(Dataset entries)
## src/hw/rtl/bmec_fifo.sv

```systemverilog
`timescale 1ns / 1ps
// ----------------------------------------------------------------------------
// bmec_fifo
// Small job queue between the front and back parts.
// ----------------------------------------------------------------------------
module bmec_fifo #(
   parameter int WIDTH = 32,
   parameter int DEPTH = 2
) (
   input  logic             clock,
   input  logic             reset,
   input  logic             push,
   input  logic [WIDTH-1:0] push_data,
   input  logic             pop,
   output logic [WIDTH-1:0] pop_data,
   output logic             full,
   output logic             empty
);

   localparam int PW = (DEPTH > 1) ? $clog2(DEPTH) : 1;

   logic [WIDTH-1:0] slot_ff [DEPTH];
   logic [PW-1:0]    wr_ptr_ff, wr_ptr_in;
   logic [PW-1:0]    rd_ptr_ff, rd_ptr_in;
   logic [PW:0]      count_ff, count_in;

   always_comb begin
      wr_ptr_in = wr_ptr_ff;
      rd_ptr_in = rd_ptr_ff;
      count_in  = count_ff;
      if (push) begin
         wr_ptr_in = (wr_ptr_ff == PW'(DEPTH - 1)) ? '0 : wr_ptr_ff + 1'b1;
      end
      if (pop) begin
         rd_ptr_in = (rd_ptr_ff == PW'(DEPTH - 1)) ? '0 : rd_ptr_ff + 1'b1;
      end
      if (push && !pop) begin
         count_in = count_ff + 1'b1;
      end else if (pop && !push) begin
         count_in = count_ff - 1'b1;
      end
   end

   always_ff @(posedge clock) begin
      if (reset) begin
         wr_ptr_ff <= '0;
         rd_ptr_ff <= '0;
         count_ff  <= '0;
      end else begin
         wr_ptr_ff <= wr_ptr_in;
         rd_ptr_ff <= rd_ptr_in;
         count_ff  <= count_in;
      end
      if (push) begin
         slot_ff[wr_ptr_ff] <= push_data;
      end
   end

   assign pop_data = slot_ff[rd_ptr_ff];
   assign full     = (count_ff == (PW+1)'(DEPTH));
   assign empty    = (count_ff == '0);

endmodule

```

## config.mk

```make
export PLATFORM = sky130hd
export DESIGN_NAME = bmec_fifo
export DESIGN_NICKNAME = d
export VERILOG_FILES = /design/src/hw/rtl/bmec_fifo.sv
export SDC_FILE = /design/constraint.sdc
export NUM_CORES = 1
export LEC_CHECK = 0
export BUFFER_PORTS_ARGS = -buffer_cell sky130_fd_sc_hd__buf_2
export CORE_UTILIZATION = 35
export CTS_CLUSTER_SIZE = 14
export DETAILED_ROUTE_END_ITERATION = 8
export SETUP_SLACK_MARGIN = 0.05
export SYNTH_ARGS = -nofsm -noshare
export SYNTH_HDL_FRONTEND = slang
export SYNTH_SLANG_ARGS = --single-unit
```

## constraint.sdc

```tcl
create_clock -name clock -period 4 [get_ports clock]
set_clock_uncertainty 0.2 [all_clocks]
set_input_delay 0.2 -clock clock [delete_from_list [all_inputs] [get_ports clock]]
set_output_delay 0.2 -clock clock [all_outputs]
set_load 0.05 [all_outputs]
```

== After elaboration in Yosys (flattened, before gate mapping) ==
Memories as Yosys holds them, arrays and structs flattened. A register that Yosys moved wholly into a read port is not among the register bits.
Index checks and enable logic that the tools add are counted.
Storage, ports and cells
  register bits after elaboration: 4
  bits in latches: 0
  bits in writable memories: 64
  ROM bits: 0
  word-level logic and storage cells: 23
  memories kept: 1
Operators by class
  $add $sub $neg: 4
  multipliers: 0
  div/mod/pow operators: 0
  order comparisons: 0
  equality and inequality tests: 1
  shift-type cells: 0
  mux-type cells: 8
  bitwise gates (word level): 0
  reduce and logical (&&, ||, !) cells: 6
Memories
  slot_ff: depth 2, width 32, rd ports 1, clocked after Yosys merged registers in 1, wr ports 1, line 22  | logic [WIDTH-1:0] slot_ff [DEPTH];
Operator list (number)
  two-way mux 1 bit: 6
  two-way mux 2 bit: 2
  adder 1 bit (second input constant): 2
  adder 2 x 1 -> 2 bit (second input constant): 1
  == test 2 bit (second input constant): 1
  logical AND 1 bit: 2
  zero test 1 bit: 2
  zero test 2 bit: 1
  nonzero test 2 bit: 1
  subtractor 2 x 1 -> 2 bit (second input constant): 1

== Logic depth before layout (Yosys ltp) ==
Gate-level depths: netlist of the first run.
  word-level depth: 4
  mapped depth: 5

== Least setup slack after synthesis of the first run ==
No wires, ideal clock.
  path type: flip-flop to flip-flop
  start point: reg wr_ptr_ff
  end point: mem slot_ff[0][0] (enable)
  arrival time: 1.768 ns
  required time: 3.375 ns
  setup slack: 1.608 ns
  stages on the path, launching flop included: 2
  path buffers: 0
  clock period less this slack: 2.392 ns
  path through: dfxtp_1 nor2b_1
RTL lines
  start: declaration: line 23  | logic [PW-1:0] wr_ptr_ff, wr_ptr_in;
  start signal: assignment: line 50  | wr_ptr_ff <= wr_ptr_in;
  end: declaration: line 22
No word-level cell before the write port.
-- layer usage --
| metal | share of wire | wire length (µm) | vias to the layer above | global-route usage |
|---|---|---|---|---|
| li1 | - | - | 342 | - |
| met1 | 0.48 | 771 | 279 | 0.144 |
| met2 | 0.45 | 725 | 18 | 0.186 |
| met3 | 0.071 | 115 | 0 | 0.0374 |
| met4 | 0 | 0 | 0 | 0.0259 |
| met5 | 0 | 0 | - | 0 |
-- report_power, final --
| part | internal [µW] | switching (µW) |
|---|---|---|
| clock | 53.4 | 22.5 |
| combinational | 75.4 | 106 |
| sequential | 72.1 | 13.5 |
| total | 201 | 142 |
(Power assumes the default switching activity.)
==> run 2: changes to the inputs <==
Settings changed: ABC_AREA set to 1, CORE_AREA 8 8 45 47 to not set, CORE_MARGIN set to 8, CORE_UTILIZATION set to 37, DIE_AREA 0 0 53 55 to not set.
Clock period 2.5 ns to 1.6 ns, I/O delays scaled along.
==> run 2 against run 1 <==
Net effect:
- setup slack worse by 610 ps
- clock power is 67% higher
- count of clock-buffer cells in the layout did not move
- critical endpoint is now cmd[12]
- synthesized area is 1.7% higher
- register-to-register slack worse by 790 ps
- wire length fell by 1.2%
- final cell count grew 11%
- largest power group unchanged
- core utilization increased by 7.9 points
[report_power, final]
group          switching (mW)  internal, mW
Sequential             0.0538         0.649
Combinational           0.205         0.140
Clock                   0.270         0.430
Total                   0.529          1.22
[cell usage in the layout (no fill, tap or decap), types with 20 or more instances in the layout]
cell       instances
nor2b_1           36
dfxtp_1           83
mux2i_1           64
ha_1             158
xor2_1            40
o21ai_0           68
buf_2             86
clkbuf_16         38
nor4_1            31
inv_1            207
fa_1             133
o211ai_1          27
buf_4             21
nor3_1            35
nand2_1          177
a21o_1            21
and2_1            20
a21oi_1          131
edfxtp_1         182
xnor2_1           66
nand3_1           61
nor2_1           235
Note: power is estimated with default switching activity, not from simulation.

- [Exercise aim]:
Return only those lines of the records that contain the string "higher".

- [Result of this exercise]:
- clock power is 67% higher
- synthesized area is 1.7% higher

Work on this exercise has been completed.